Starting at the line below holding "output and inout bits ................... 8" and stopping at the line holding "add/sub/neg operators ................... 0", print every line exactly, both ends included, and leave the rest out.

___ Data under study

==> config.mk <==
export PLATFORM = sky130hd
export DESIGN_NAME = fcca_ram
export DESIGN_NICKNAME = d
export VERILOG_FILES = /design/src/sv/fat_cluster_chain_allocator_core_defines.svh /design/src/sv/fcca_ram.sv
export SDC_FILE = /design/constraint.sdc
export NUM_CORES = 1
export LEC_CHECK = 0
export BUFFER_PORTS_ARGS = -buffer_cell sky130_fd_sc_hd__buf_2
export CAP_MARGIN = 30
export CORE_AREA = 2 2 89 108
export DETAILED_ROUTE_END_ITERATION = 10
export DIE_AREA = 0 0 91 110
export PLACE_DENSITY = 0.86
export SYNTH_ARGS = -nofsm -noshare
export SYNTH_HDL_FRONTEND = slang
export SYNTH_SLANG_ARGS = --single-unit
==> constraint.sdc <==
create_clock -name clk_i -period 2.7 [get_ports clk_i]
set_input_delay 0.405 -clock clk_i [delete_from_list [all_inputs] [get_ports clk_i]]
set_output_delay 0.405 -clock clk_i [all_outputs]
set_load 0.1 [all_outputs]
==> src/sv/fat_cluster_chain_allocator_core_defines.svh <==
// Assertion macros for the FAT cluster chain allocator.
// Used by the top level, which supplies clk_i and rst_ni in scope.
`ifndef FAT_CLUSTER_CHAIN_ALLOCATOR_CORE_DEFINES_SVH
`define FAT_CLUSTER_CHAIN_ALLOCATOR_CORE_DEFINES_SVH

// Same-cycle implication, checked outside reset.
`define FCCA_ASSERT_IMP(label, ante, cons, msg) \
  label: assert property (@(posedge clk_i) disable iff (!rst_ni) (ante) |-> (cons)) \
    else $error(msg);

// Next-cycle implication, checked outside reset.
`define FCCA_ASSERT_NXT(label, ante, cons, msg) \
  label: assert property (@(posedge clk_i) disable iff (!rst_ni) (ante) |=> (cons)) \
    else $error(msg);

`endif

==> src/sv/fcca_ram.sv <==
// Generic single-write, single-read RAM with a registered read port.
// Depends on nothing; used for every table of the allocator.
module fcca_ram #(
  parameter int unsigned WIDTH = 8,
  parameter int unsigned DEPTH = 16,
  localparam int unsigned AW = (DEPTH > 1) ? $clog2(DEPTH) : 1
) (
  input  logic             clk_i,
  input  logic             we_i,
  input  logic [AW-1:0]    waddr_i,
  input  logic [WIDTH-1:0] wdata_i,
  input  logic             re_i,
  input  logic [AW-1:0]    raddr_i,
  output logic [WIDTH-1:0] rdata_o
);

  logic [WIDTH-1:0] mem_q [DEPTH];

  always_ff @(posedge clk_i) begin
    if (we_i) begin
      mem_q[waddr_i] <= wdata_i;
    end
    if (re_i) begin
      rdata_o <= mem_q[raddr_i];
    end
  end

endmodule

---- Word level (Yosys, flattened, before mapping) ----
Memories as Yosys holds them, arrays and structs flattened. A register that Yosys moved wholly into a read port is not among the register bits.
Cells that the tools add are included.
word-level totals
  memories ................................ 1
  bits in registers ....................... 0
  RAM bits ................................ 128
  bits in latches ......................... 0
  output and inout bits ................... 8
  input port bits ......................... 19
  bits in read-only memories .............. 0
  logic and storage cells ................. 3
operators by class
  eq/ne operators ......................... 0
  muxes and demuxes ....................... 2
  bitwise logic cells ..................... 0
  reduce and logical (&&, ||, !) cells .... 0
  div/mod/pow operators ................... 0
  add/sub/neg operators ................... 0
  multipliers ............................. 0
  $lt $le $gt $ge ......................... 0
  shift operators ......................... 0
memories
  name   depth  width  read ports  clocked after Yosys merged registers in  wr ports  RTL line        source
  mem_q  16     8      1           1                                        1         fcca_ram.sv:17  logic [WIDTH-1:0] mem_q [DEPTH];
operators with widths
  operator           count
  1-bit two-way mux  2

---- Longest topological paths before layout ----
  word-level depth ........................ 2
  gate-level depth with buffers ........... 5
  depth with buffers taken out ............ 3

---- Least setup slack after synthesis ----
Ideal clock, no wire load.
  path kind ............................... input -> register
  from .................................... input port waddr_i[2]
  to ...................................... memory mem_q[0][0] (enable)
  required time ........................... 2.317 ns
  setup slack ............................. 0.802 ns
  library setup time ...................... 0.383 ns
  arrival time ............................ 1.515 ns
  stages on the path ...................... 2
  cell sequence ........................... or3b_2 -> nor3_1
RTL lines
  element      RTL line        source
  from (decl)  fcca_ram.sv:10  input logic [AW-1:0] waddr_i,
  to (decl)    fcca_ram.sv:17
Straight into the memory's write port.

---- Worst setup path in the final report ----
  from .................................... register rdata_o[2], read port of mem_q
  to ...................................... output port rdata_o[2]
RTL lines
  element      RTL line        source
  from (decl)  fcca_ram.sv:14  output logic [WIDTH-1:0] rdata_o
No word-level cell between the ends.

______

▸ **Task output**:
  output and inout bits ................... 8
  input port bits ......................... 19
  bits in read-only memories .............. 0
  logic and storage cells ................. 3
operators by class
  eq/ne operators ......................... 0
  muxes and demuxes ....................... 2
  bitwise logic cells ..................... 0
  reduce and logical (&&, ||, !) cells .... 0
  div/mod/pow operators ................... 0
  add/sub/neg operators ................... 0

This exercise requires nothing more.